=== PROBLEM REQUIREMENTS ===
Scan the data below for lines holding the word "outcome", and copy each line found.

□ □ □ □ □ □ □

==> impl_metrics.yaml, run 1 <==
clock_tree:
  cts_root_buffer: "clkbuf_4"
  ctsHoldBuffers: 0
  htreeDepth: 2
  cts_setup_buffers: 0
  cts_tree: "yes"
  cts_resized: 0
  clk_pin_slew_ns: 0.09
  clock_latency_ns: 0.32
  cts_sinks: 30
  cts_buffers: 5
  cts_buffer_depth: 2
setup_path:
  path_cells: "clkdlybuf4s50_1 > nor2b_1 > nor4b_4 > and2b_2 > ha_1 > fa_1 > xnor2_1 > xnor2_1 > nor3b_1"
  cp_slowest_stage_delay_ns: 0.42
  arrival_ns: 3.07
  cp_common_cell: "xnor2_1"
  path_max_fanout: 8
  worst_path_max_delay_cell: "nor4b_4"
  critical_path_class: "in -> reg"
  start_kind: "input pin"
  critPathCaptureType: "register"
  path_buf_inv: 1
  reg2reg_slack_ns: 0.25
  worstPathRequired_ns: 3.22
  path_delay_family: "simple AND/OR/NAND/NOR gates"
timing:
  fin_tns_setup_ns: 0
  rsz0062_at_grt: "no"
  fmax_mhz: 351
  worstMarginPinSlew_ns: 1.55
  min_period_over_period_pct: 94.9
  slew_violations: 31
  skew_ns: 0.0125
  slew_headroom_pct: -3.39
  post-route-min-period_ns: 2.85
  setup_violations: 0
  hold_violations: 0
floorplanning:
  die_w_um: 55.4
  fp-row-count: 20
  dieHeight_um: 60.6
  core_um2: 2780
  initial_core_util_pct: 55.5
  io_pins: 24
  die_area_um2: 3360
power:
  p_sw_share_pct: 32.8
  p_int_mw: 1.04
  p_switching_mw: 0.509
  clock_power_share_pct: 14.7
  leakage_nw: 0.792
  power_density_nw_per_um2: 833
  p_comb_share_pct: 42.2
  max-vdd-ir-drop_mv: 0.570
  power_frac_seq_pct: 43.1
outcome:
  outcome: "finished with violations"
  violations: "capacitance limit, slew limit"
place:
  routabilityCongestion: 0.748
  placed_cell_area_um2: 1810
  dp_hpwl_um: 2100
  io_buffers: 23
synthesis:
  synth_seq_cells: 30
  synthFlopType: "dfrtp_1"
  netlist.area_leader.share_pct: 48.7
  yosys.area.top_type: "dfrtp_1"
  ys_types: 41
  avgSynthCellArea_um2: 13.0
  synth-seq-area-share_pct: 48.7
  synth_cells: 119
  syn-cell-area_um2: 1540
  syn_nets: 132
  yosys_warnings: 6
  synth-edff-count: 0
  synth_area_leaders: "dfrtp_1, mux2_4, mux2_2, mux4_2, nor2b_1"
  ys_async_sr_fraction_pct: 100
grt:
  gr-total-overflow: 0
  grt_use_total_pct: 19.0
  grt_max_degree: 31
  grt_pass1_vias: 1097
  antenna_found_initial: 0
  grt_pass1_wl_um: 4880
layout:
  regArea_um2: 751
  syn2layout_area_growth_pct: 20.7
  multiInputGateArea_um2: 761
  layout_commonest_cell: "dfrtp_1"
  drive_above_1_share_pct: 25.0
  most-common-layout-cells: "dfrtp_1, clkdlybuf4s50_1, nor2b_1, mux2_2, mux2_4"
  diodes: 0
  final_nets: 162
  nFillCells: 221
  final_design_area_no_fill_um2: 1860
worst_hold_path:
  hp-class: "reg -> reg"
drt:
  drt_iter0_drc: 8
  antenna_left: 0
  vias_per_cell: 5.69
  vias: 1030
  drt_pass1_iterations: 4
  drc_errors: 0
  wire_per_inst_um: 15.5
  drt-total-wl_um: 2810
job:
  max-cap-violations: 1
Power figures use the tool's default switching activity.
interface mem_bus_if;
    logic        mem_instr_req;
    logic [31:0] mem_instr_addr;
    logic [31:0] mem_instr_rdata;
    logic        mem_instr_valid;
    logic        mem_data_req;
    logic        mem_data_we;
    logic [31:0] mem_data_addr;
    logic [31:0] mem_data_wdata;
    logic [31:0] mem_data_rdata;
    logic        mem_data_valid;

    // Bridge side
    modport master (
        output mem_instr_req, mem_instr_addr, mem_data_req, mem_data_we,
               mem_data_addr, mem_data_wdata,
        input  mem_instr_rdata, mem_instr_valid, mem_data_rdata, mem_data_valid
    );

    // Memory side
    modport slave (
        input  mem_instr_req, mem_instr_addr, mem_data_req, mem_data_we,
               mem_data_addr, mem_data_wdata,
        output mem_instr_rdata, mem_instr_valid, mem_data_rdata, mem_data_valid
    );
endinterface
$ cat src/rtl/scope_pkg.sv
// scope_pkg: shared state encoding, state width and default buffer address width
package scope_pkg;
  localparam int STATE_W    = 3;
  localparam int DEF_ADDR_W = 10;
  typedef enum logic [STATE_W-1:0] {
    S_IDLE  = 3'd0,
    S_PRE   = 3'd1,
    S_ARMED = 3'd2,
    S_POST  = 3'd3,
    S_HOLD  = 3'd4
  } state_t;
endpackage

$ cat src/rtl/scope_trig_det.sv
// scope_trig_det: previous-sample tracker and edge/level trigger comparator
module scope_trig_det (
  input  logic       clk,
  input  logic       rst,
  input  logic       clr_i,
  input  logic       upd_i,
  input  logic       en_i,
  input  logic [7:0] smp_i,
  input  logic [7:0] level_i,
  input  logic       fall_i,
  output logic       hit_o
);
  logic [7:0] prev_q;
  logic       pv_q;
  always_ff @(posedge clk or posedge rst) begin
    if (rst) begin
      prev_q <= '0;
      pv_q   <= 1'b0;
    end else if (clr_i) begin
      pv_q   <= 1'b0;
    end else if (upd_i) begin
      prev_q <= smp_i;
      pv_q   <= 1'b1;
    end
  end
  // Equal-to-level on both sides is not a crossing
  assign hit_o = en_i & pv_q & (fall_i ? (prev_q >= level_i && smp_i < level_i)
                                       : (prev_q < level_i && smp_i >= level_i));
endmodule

□ □ □ □ □ □ □

=== EXPECTED OUTPUT ===
outcome:
  outcome: "finished with violations"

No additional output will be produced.